I think they're to close for metal targets in video, seen a few ricochets come back and penetrate the shooter


----------



## desertman (Aug 29, 2013)

I've got two, don't ask me why? Just another "gotta' have". There's nothing wrong with these guns other than that they're big and bulky, and I'm 6 ft. tall. Because of their size they're not very practical for EDC. I've only fired my tactical version. No issues, that video gives an accurate assessment of these guns.

I just wish that somebody would make an either all aluminum or stainless steel trigger for it. I'm not too crazy about plastic triggers especially on a DA/SA gun. Although they probably won't, they just feel like they're gonna' break at some point in time? They're not so bad on a striker, but I always end up changing those out as well on guns where all metal replacements are available.


----------



## Longhorn1986 (Dec 22, 2017)

desertman said:


> ...There's nothing wrong with these guns other than that they're big and bulky, and I'm 6 ft. tall. Because of their size they're not very practical for EDC. .....

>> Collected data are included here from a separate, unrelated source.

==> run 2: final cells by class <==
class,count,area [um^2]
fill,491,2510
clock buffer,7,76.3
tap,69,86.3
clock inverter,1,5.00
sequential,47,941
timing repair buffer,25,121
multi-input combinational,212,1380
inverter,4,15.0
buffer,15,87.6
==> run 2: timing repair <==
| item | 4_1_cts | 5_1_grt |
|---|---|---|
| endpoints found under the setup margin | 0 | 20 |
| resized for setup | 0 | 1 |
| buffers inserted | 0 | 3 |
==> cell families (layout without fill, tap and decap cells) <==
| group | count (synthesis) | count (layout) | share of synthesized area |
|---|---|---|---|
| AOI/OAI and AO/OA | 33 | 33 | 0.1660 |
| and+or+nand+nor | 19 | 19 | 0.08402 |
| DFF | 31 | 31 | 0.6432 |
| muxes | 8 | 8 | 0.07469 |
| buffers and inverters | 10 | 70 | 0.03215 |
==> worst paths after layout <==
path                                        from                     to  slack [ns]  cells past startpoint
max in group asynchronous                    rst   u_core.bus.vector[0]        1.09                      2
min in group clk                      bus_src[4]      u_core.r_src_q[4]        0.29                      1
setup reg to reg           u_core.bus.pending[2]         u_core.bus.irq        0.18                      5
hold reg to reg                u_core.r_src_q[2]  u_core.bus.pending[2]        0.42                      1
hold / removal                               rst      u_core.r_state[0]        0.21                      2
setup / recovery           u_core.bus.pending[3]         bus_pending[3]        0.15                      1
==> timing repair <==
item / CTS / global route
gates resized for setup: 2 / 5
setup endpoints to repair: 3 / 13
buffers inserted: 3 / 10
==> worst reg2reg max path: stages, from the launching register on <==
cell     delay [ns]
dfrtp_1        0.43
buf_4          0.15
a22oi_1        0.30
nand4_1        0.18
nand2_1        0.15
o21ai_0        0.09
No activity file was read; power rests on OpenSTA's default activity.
### src/rtl/seq_alu.sv
// Registered ALU: ops 0-12 and divide-by-zero finish in one cycle. MUL/DIVU/REMU
// iterate for WIDTH cycles (IDLE | accepts start, RUN | one shift-add or restoring-subtract step per cycle).
module seq_alu #(
  parameter int WIDTH = 32,
  parameter int SA_W  = $clog2(WIDTH)
) (
  input  logic             clk_i,
  input  logic             rst_i,
  input  logic             start_i,
  input  logic [3:0]       op_i,
  input  logic [SA_W-1:0]  sa_i,
  input  logic [WIDTH-1:0] sr_i,
  input  logic [WIDTH-1:0] tr_i,
  output logic [WIDTH-1:0] dr_o,
  output logic             we_o,
  output logic [3:0]       flags_o,
  output logic             div_zero_o,
  output logic             busy_o,
  output logic             done_o
);
  localparam logic [3:0] OP_MOV = 4'd0,  OP_ADD = 4'd1,  OP_SUB = 4'd2,  OP_CMP  = 4'd3;
  localparam logic [3:0] OP_AND = 4'd4,  OP_OR  = 4'd5,  OP_XOR = 4'd6,  OP_NEG  = 4'd7;
  localparam logic [3:0] OP_NOT = 4'd8,  OP_SLL = 4'd9,  OP_SLA = 4'd10, OP_SRL  = 4'd11;
  localparam logic [3:0] OP_SRA = 4'd12, OP_MUL = 4'd13, OP_DIVU = 4'd14, OP_REMU = 4'd15;
  localparam logic [1:0] MOP_MUL = 2'b01, MOP_REM = 2'b11;
  localparam int CNT_W = SA_W + 1;
  localparam logic [CNT_W-1:0] CNT_INIT = CNT_W'(WIDTH);
  localparam logic [CNT_W-1:0] CNT_ONE  = CNT_W'(1);

  typedef enum logic {S_IDLE, S_RUN} state_e;

  state_e           state_q, state_d;
  logic [CNT_W-1:0] cnt_q, cnt_d;
  logic [WIDTH-1:0] hi_q, hi_d, lo_q, lo_d, dvs_q, dvs_d, dr_q, dr_d;
  logic [1:0]       mop_q, mop_d;
  logic [3:0]       flags_q, flags_d;
  logic             we_q, we_d, dz_q, dz_d, done_q, done_d;

  logic [WIDTH-1:0] alu_res, sla_back, mc_res;
  logic [WIDTH:0]   ext_s, mul_sum, trial;
  logic             alu_c, alu_v, alu_we, alu_dz, qbit, mc_cv, start_mc;

  // Single-cycle datapath; shifts use a one-bit extension to catch the last bit out.
  always_comb begin
    ext_s    = '0;
    sla_back = '0;
    alu_res  = '0;
    alu_c    = 1'b0;
    alu_v    = 1'b0;
    alu_we   = 1'b1;
    alu_dz   = 1'b0;
    case (op_i)
      OP_MOV: alu_res = sr_i;
      OP_ADD: begin
        ext_s   = {1'b0, tr_i} + {1'b0, sr_i};
        alu_res = ext_s[WIDTH-1:0];
        alu_c   = ext_s[WIDTH];
        alu_v   = (tr_i[WIDTH-1] == sr_i[WIDTH-1]) && (alu_res[WIDTH-1] != tr_i[WIDTH-1]);
      end
      OP_SUB, OP_CMP: begin
        ext_s   = {1'b0, tr_i} - {1'b0, sr_i};
        alu_res = ext_s[WIDTH-1:0];
        alu_c   = ext_s[WIDTH];
        alu_v   = (tr_i[WIDTH-1] != sr_i[WIDTH-1]) && (alu_res[WIDTH-1] != tr_i[WIDTH-1]);
        alu_we  = (op_i != OP_CMP);
      end
      OP_AND: alu_res = tr_i & sr_i;
      OP_OR:  alu_res = tr_i | sr_i;
      OP_XOR: alu_res = tr_i ^ sr_i;
      OP_NEG: begin
        alu_res = -tr_i;
        alu_c   = |tr_i;
        alu_v   = tr_i[WIDTH-1] & alu_res[WIDTH-1];
      end
      OP_NOT: alu_res = ~tr_i;
      OP_SLL, OP_SLA: begin
        ext_s   = {1'b0, tr_i} << sa_i;
        alu_res = ext_s[WIDTH-1:0];
        alu_c   = ext_s[WIDTH];
        if (op_i == OP_SLA) begin
          // Shifting back arithmetically recovers tr only if no sign change occurred.
          sla_back = $signed(alu_res) >>> sa_i;
          alu_v    = (sla_back != tr_i);
        end
      end
      OP_SRL: begin
        ext_s   = {tr_i, 1'b0} >> sa_i;
        alu_res = ext_s[WIDTH:1];
        alu_c   = ext_s[0];
      end
      OP_SRA: begin
        ext_s   = $signed({tr_i, 1'b0}) >>> sa_i;
        alu_res = ext_s[WIDTH:1];
        alu_c   = ext_s[0];
      end
      OP_DIVU: begin
        alu_res = '1;
        alu_dz  = 1'b1;
      end
      OP_REMU: begin
        alu_res = tr_i;
        alu_dz  = 1'b1;
      end
      default: ;
    endcase
  end

  always_ff @(posedge clk_i or posedge rst_i) begin
    if (rst_i) begin
      state_q <= S_IDLE;
      cnt_q   <= '0;
      hi_q    <= '0;
      lo_q    <= '0;
      dvs_q   <= '0;
      mop_q   <= '0;
      dr_q    <= '0;
      flags_q <= '0;
      we_q    <= 1'b0;
      dz_q    <= 1'b0;
      done_q  <= 1'b0;
    end else begin
      state_q <= state_d;
      cnt_q   <= cnt_d;
      hi_q    <= hi_d;
      lo_q    <= lo_d;
      dvs_q   <= dvs_d;
      mop_q   <= mop_d;
      dr_q    <= dr_d;
      flags_q <= flags_d;
      we_q    <= we_d;
      dz_q    <= dz_d;
      done_q  <= done_d;
    end
  end

  always_comb begin
    state_d = state_q;
    cnt_d   = cnt_q;
    hi_d    = hi_q;
    lo_d    = lo_q;
    dvs_d   = dvs_q;
    mop_d   = mop_q;
    dr_d    = dr_q;
    flags_d = flags_q;
    we_d    = we_q;
    dz_d    = dz_q;
    done_d  = 1'b0;
    mc_res  = '0;
    mc_cv   = 1'b0;
    start_mc = (op_i >= OP_MUL) && ((op_i == OP_MUL) || (sr_i != '0));
    mul_sum = {1'b0, hi_q} + ({1'b0, dvs_q} & {(WIDTH+1){lo_q[0]}});
    trial   = {hi_q, lo_q[WIDTH-1]};
    qbit    = (trial >= {1'b0, dvs_q});
    case (state_q)
      S_IDLE: begin
        if (start_i && start_mc) begin
          state_d = S_RUN;
          cnt_d   = CNT_INIT;
          hi_d    = '0;
          lo_d    = tr_i;
          dvs_d   = sr_i;
          mop_d   = op_i[1:0];
        end else if (start_i) begin
          dr_d    = alu_res;
          flags_d = {alu_res[WIDTH-1], ~|alu_res, alu_c, alu_v};
          we_d    = alu_we;
          dz_d    = alu_dz;
          done_d  = 1'b1;
        end
      end
      S_RUN: begin
        cnt_d = cnt_q - CNT_ONE;
        if (mop_q == MOP_MUL) begin
          hi_d = mul_sum[WIDTH:1];
          lo_d = {mul_sum[0], lo_q[WIDTH-1:1]};
        end else begin
          hi_d = qbit ? (trial[WIDTH-1:0] - dvs_q) : trial[WIDTH-1:0];
          lo_d = {lo_q[WIDTH-2:0], qbit};
        end
        if (cnt_q == CNT_ONE) begin
          mc_res  = (mop_q == MOP_REM) ? hi_d : lo_d;
          mc_cv   = (mop_q == MOP_MUL) && (hi_d != '0);
          state_d = S_IDLE;
          dr_d    = mc_res;
          flags_d = {mc_res[WIDTH-1], ~|mc_res, mc_cv, mc_cv};
          we_d    = 1'b1;
          dz_d    = 1'b0;
          done_d  = 1'b1;
        end
      end
      default: state_d = S_IDLE;
    endcase
  end

  always_comb begin
    busy_o     = (state_q == S_RUN);
    done_o     = done_q;
    dr_o       = dr_q;
    flags_o    = flags_q;
    we_o       = we_q;
    div_zero_o = dz_q;
  end
endmodule

### config.mk
export PLATFORM = sky130hd
export DESIGN_NAME = seq_alu
export DESIGN_NICKNAME = d
export VERILOG_FILES = /design/src/rtl/seq_alu.sv
export SDC_FILE = /design/constraint.sdc
export NUM_CORES = 1
export LEC_CHECK = 0
export ABC_AREA = 1
export CORE_MARGIN = 5
export CORE_UTILIZATION = 35
export CTS_CLUSTER_SIZE = 16
export DETAILED_ROUTE_END_ITERATION = 12
export MAX_ROUTING_LAYER = met4
export PLACE_DENSITY = 0.56
export SYNTH_ARGS = -nofsm -noshare
export SYNTH_HDL_FRONTEND = slang
export SYNTH_SLANG_ARGS = --single-unit
export TNS_END_PERCENT = 30
### constraint.sdc
create_clock -name clk_i -period 5.26 [get_ports clk_i]
set_input_delay 1.052 -clock clk_i [delete_from_list [all_inputs] [get_ports clk_i]]
set_output_delay 1.052 -clock clk_i [all_outputs]
set_load 0.1 [all_outputs]
Word-level counts from Yosys, hierarchy flattened --
Index checks and enable logic that the tools add are counted.
Storage, ports and cells: bits of input ports 76, output and inout bits 40, word-level logic and storage cells 118, register bits after elaboration 144
Cells by class: bitwise logic cells 7, shifts and indexed selects 4, reduce and logical (&&, ||, !) cells 19, magnitude comparators 2, equality and inequality tests 28, $add $sub $neg 6, multiplexer cells 41
Operators with widths (number):
- $pmux 32 s13 | 1
- $mux 32 | 11
- $pmux 32 s2 | 3
- $reduce_or 32->1 | 3
- $reduce_bool 32->1 | 2
- $add 32x32->33 | 1
- $add 32x33->33 | 1
- $and 32x33->33 | 1
- $ge 33x32->1 | 1
- $shl 32x5->33 | 1
- $shr 33x5->33 | 1
- $sshr 33x5->33 | 1
- $sub 32x32->33 | 1
- $and 32x32->32 | 1
- $eq 4x4->1 const B | 8
- $ne 32x32->1 | 1
- $neg 32->32 | 1
- $not 32->32 | 1
- $or 32x32->32 | 1
- $sshr 32x5->32 | 1
- $sub 32x32->32 | 1
- $xor 32x32->32 | 1
- $eq 4x3->1 const B | 4
- $mux 1 | 14
- other kinds (28) | 45

Depth between registers and ports, before layout --
Gate-level depths: netlist of run 1.
depth after elaboration 9, gate-level depth with buffers 31

Least setup slack after synthesis of run 1 --
Ideal clock, no wire load.
path type input port to flip-flop, start input port tr_i[6], end register flags_q[2], in the netlist flags_o[2], data arrival time 3.697 ns, buffers on the path 1, cell stages on the path 23, data required time 5.190 ns, slack 1.493 ns, cell sequence buf_2 > nor4_4 > nand3_2 > nor4_4 > nand4_2 > nor2_2 > nand2_1 > nor2_1 > ha_1 > nor2_1 > a221oi_1 > nand4_1 > a31oi_1 > nand3_1 > nor2_1 > o21ai_1 > nor2_1 > nand2_1 > nor2_1 > nand4_1 > nand2_1 > nor2_1 > nor2_2
Between the ends: cells in the longest elaborated chain, start to end 7
RTL lines:
- from (decl) | line 13 | input logic [WIDTH-1:0] tr_i,
- $neg 32->32 (tied with other cells) | line 71 | alu_res = -tr_i;
- $pmux 32 s13 (*) | line 52 | case (op_i)
- $reduce_or 32->1 (*) | line 165 | flags_d = {alu_res[WIDTH-1], ~|alu_res, alu_c, alu_v};
- $logic_not 1->1 (*) | line 165
- $mux 4 (*) | line 163 | end else if (start_i) begin
- $mux 4 (*) | line 156 | if (start_i && start_mc) begin
- $pmux 4 s2 (*) | line 154 | case (state_q)
- to (signal assigned) | line 129 | flags_q <= flags_d;
- to (decl) | line 36 | logic [3:0] flags_q, flags_d;
Mark *: on every way between the ends. The rest lies on a longest branch, timed or not. The select of a mux whose other input is x is not followed. A chain may end at the register's enable or synchronous reset.

Worst setup path in the final report of run 1 --
start input port tr_i[0], end register flags_q[2], in the netlist flags_o[2]
Same word-level chain as after synthesis.

==> summary.md, run 1 <==
| Metric | Value |
|---|---|
| Drt drc | 0 |
| Final Hold Viols | 0 |
| Worst endpoint data arrival time | 5390 ps |
| Mapped Area | 23700 um2 |
| Maxcap violations | 0 |
| Port-buffer cells | 115 |
| Clock latency on the worst-skew pair | 450 ps |
| Finished Core Util | 0.404 |
| Max-slew violation count | 0 |
| Largest net degree at the start of global routing | 100 |
| CORE AREA | 67300 um2 |
| Hold/Removal Path Class | reg2reg |
| Worst Max-Slew Pin Slew | 1050 ps |
| Initial antenna violation count | 4 |
| Via count | 30.1k |
| Sw Ratio | 0.557 |
| Critical Path RT | 5630 ps |
| CTS Buf Count | 17 |
| I/O pin cnt | 116 |
| Status | completed |
| GRT Util Overall | 0.343 |
| Fin Clk Skew | 15.6 ps |
| Worst-path clk slew | 70 ps |
| Slew margin rel. | 0.296 |
| Final Setup Violations | 0 |
| Ratio of final minimum period to clock period | 0.954 |
| Post-CTS setup buffers | 0 |
| Vias per cell | 5.87 |
| CP Max Fanout | 6 |
| Final Net Count | 4487 |
| Die height | 270 um |
| Clock Power Share | 0.135 |
| Primary FF master, synth | dfrtp_1 |
| Most common cell after layout, fill and taps aside | nand2_1 |
| Power density cells | 336 nW/um2 |
| Max Fclk | 0.199 GHz |
| Post-DP Area | 26600 um2 |
| Yosys warnings | 0 |
| RSZ-0062 raised after global routing | no |
| CP startpoint kind | input port |
| Post-route ant nets | 0 |
| Layout area overhead | 14.5% |
| Int Pwr | 0.00405 W |
| CP dominant cell by count | nand2_1 |
| P_sw | 0.00509 W |
| Asr flop ratio synth | 1.00 |
| Die ar. | 73200 um2 |
| Global route overflow | 0 |
| Row count | 95 |
| Logic pwr share | 0.688 |
| WL/cell | 25.0 um |
| Design area | 27200 um2 |
| CTS tree | yes |
| Drt total wl | 128000 um |
| Num Clock Sinks | 143 |
| Gpl congestion | 1.10 |
| Peak VDD IR | 0.268 mV |
| Yosys cell types | 76 |
| WS Path Type | in2reg |
| Critical-path top delay cell | a311oi_1 |
| Syn Nets | 4372 |
| Sequential share of power | 0.176 |
| #FFs+latches synth | 143 |
| DP Wirelength | 105000 um |
| Dpl ws | -140 ps |
| Syn avg cell area | 5.77 um2 |
| PnR worst setup slack | 243 ps |
| Setup crit end kind | flip-flop |
| Most frequent cells in the layout | 1139 x nand2_1, 545 x nand3_1, 390 x inv_1 |
| Initial core utilization | 0.353 |
| Register area share after synthesis | 0.151 |
| Max clock buf depth | 2 |
| DRT Pass-1 Iters | 6 |
| Root Buffer | clkbuf_16 |
| Global-route wire length before repair | 187000 um |
| Number of flops mapped to enable cells by yosys | 0 |
| Post-Synthesis Cells | 4119 |
| Number of global-route vias before repair | 28.7k |
| CP cell instances | clkdlybuf4s50_1, ha_1, inv_1, fa_1, inv_1, nand2_1, o21ai_1, nand2_1, o211ai_1, a21oi_1, o21ai_0, o211ai_1, a311oi_1, nand3_1, nor2_1, nand2_1, nor2_1, nand4_1, nand2_1, nor2_1, nor2_2 |
| Leakage | 13.4 nW |
| CTS Hold Bufs | 0 |
| CTS H-Tree Depth | 4 |
| Die Span X | 270 um |
| Initial drt markers | 3470 |
| Share of cells above drive strength 1 | 0.0791 |
| Max incr delay on CP | 780 ps |
| Power Total | 0.00913 W |
| Post-CTS Resized | 0 |
| Final min period | 5020 ps |
-- critical path: cells and delay by family --
family / cells / cell delay [ps]
compound gates: 6 / 1770
fa+ha+maj: 2 / 660
buf+inv: 3 / 810
simple gates: 10 / 1090
-- layout make-up --
type | instances | area (um2)
antenna | 3 | 7.51
fill | 7555 | 40100
inverter | 420 | 1590
timing repair buffer | 324 | 2850
multi-input combinational | 3328 | 17500
sequential | 143 | 3580
clock inverter | 15 | 153
clock buffer | 17 | 425
tap | 873 | 1090
-- routing by layer --
metal / vias up / wire length [um] / track usage
li1: 14200 / - / -
met1: 14200 / 52600 / 0.426
met2: 1371 / 58100 / 0.549
met3: 338 / 9140 / 0.0447
met4: 0 / 8060 / 0.173
met5: - / 0 / -
-- cell usage after synthesis, types with 17 or more instances --
| master | instances | area (um2) |
|---|---|---|
| inv_2 | 19 | 71.3 |
| clkbuf_1 | 108 | 405 |
| o211ai_1 | 42 | 315 |
| nand2_1 | 1139 | 4280 |
| a211oi_1 | 17 | 128 |
| nor2_1 | 285 | 1070 |
| nor4_1 | 20 | 125 |
| o22ai_1 | 54 | 338 |
| nand4_1 | 35 | 219 |
| inv_1 | 394 | 1480 |
| o221ai_1 | 34 | 298 |
| xnor2_1 | 20 | 175 |
| buf_2 | 64 | 320 |
| a21oi_1 | 268 | 1340 |
| o21ai_1 | 78 | 390 |
| dfrtp_1 | 143 | 3580 |
| nand3_1 | 545 | 2730 |
| o2111ai_1 | 19 | 166 |
| nor3_1 | 52 | 260 |
| buf_1 | 25 | 93.8 |
| ha_1 | 173 | 2160 |
| o21ai_0 | 331 | 1660 |
| xor2_1 | 36 | 315 |
-- worst paths after layout --
kind	startpoint	to	slack, ps	cells past startpoint
min in group asynchronous	rst_i	cnt_q[4]	1170	2
setup reg to reg	hi_q[5]	flags_o[0]	640	21
hold / removal	dr_o[6]	dr_o[6]	480	2
hold reg to reg	dr_o[6]	dr_o[6]	480	2
setup / recovery	tr_i[0]	flags_o[2]	240	21
max in group asynchronous	rst_i	dr_o[8]	3100	3
-- logic make-up after synthesis --
group / count (synthesis) / share of synthesized area
AO/OA/AOI/OAI: 949 / 0.232
flip-flops: 143 / 0.151
buffers and inverters: 648 / 0.113
multiplexers: 5 / 0.00211
XOR/XNOR: 56 / 0.0207
AND/OR/NAND/NOR: 2141 / 0.387
adder cells (fa/ha/maj): 177 / 0.0945
-- registers in the layout, indices dropped and copies added (netlist names) --
name	count
busy_o	1
cnt_q	6
lo_q	32
div_zero_o	1
done_o	1
dr_o	32
flags_o	3
we_o	1
mop_q	2
dvs_q	32
hi_q	32
-- power groups by stage --
stage	Combinational, W	Clock [W]	Sequential [W]
final	0.00629	0.00123	0.00161
after global routing	0.00693	0.00130	0.00164
after floorplan	0.00425	0	0.00159
after detailed placement	0.00611	0	0.00162
after CTS	0.00615	0.00125	0.00160
after global placement	0.00612	0	0.00162
-- through the flow --
stage | instances | hold WS, ps | setup TNS, ps
floorplan | 4119 | 459 | 0
global placement | 5088 | 463 | -284
detailed placement | 5088 | 467 | -140
CTS | 5120 | 486 | 0
global route | 5123 | 519 | 0
finish | 5123 | 478 | 0
Note: power is estimated with default switching activity, not from simulation.
==> inputs of run 2 (changes only) <==
- CTS_CLUSTER_SIZE: 16 -> not set
- TNS_END_PERCENT: 30 -> 100
==> results of run 2 <==
The final DEF is identical to that of run 1; final timing and power are the same.
[src/rtl/lc3b_fetch_unit.sv]
// LC-3b instruction-fetch stage: PC register, next-PC selection, IR latch and
// a one-entry buffer for redirects that arrive while instruction memory is busy.
module lc3b_fetch_unit #(
  parameter logic [15:0] RESET_PC = 16'h0000
) (
  input  logic        clk,
  input  logic        rst_n,
  input  logic        resp_a,
  input  logic [15:0] rdata_a,
  input  logic [15:0] trap_mem,
  input  logic        br_en,
  input  logic        trap_en,
  input  logic        jmp_jsr_en,
  input  logic        b11,
  input  logic [15:0] pc_br_in,
  input  logic [15:0] sr1_data_in,
  input  logic [2:0]  pcmux_sel,
  input  logic        stall,
  input  logic        flush,
  output logic [15:0] pc_out,
  output logic [15:0] instruction,
  output logic [2:0]  dest,
  output logic [2:0]  src1,
  output logic [2:0]  src2,
  output logic        read_a,
  output logic [15:0] address_a
);

  logic [15:0] pc_q, pc_d;
  logic [15:0] ir_q, ir_d;
  logic        pend_q, pend_d;
  logic [15:0] pend_tgt_q, pend_tgt_d;

  logic [2:0]  eff_sel;
  logic [15:0] plus2;
  logic [15:0] next_pc;
  logic        redir;
  logic        pc_load;

  assign plus2 = pc_q + 16'd2;
  assign redir = br_en | trap_en | jmp_jsr_en;

  // Live redirects outrank a buffered target, which outranks the default select.
  always_comb begin
    eff_sel = pcmux_sel;
    if (br_en)           eff_sel = 3'd1;
    else if (trap_en)    eff_sel = 3'd4;
    else if (jmp_jsr_en) eff_sel = b11 ? 3'd1 : 3'd2;
    else if (pend_q)     eff_sel = 3'd5;
  end

  always_comb begin
    next_pc = 16'h0000;
    case (eff_sel)
      3'd0:    next_pc = plus2;
      3'd1:    next_pc = pc_br_in;
      3'd2:    next_pc = sr1_data_in;
      3'd3:    next_pc = rdata_a;
      3'd4:    next_pc = trap_mem;
      3'd5:    next_pc = pend_tgt_q;
      default: next_pc = 16'h0000;
    endcase
  end

  // stall only holds back the sequential advance; redirects always get through.
  assign pc_load = (redir & resp_a) | pend_q | (~stall & resp_a);

  always_comb begin
    pc_d       = pc_load ? next_pc : pc_q;
    pend_d     = pend_q;
    pend_tgt_d = pend_tgt_q;
    if (redir && !resp_a) begin
      // With a redirect active, next_pc is exactly the redirect target.
      pend_d     = 1'b1;
      pend_tgt_d = next_pc;
    end else if (resp_a) begin
      pend_d     = 1'b0;
      pend_tgt_d = 16'h0000;
    end
    ir_d = ir_q;
    if (flush)                           ir_d = 16'h0000;
    else if (pc_load && resp_a && !stall) ir_d = rdata_a;
  end

  always_ff @(posedge clk or negedge rst_n) begin
    if (!rst_n) begin
      pc_q       <= RESET_PC;
      ir_q       <= 16'h0000;
      pend_q     <= 1'b0;
      pend_tgt_q <= 16'h0000;
    end else begin
      pc_q       <= pc_d;
      ir_q       <= ir_d;
      pend_q     <= pend_d;
      pend_tgt_q <= pend_tgt_d;
    end
  end

  assign pc_out      = pc_q;
  assign address_a   = pc_q;
  assign read_a      = 1'b1;
  assign instruction = ir_q;
  assign dest        = ir_q[11:9];
  assign src1        = ir_q[8:6];
  assign src2        = ir_q[2:0];

endmodule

And that is why I'm glad I'm 6'6" and 285#. EDC with my FNX-45 is no big deal, especially once it cools off a bit here in SE Texas. To me, the FNX is easier to conceal than my 1911s


----------



## Goldwing (Nov 5, 2014)

desertman said:


> I've got two, don't ask me why? Just another "gotta' have".* There's nothing wrong with these guns other than that they're big and bulky*, and I'm 6 ft. tall. Because of their size they're not very practical for EDC. I've only fired my tactical version. No issues, that video gives an accurate assessment of these guns.
> 
> I just wish that somebody would make an either all aluminum or stainless steel trigger for it. I'm not too crazy about plastic triggers especially on a DA/SA gun. Although they probably won't, they just feel like they're gonna' break at some point in time? They're not so bad on a striker, but I always end up changing those out as well on guns where all metal replacements are available.
> 
> View attachment 17640


This pistol was IMHO not designed to be hidden, but instead be a dominant ass kicker. There are many .45 ACPs that can be CC'd but this one begs for open carry. YMMV

GW


----------



## desertman (Aug 29, 2013)

Goldwing said:


> This pistol was IMHO not designed to be hidden, but instead be a dominant ass kicker. There are many .45 ACPs that can be CC'd but this one begs for open carry. YMMV
> 
> GW


You're right on all counts. I never open carry even here in Arizona, except if I'm wandering around in the middle of nowhere. However in spite of its size it can be carried concealed, I've done it. It's just not comfortable mostly because of its grip size. It's guaranteed that at some point in time you'll end up printing. Which is not a good thing in states where open carry is illegal. Concealed means just that. For a gun of its size it's really not that heavy. In my opinion it's more suited to be carried in some kind of tactical rig. In which case you will certainly draw attention to yourself. Which is also not a good thing.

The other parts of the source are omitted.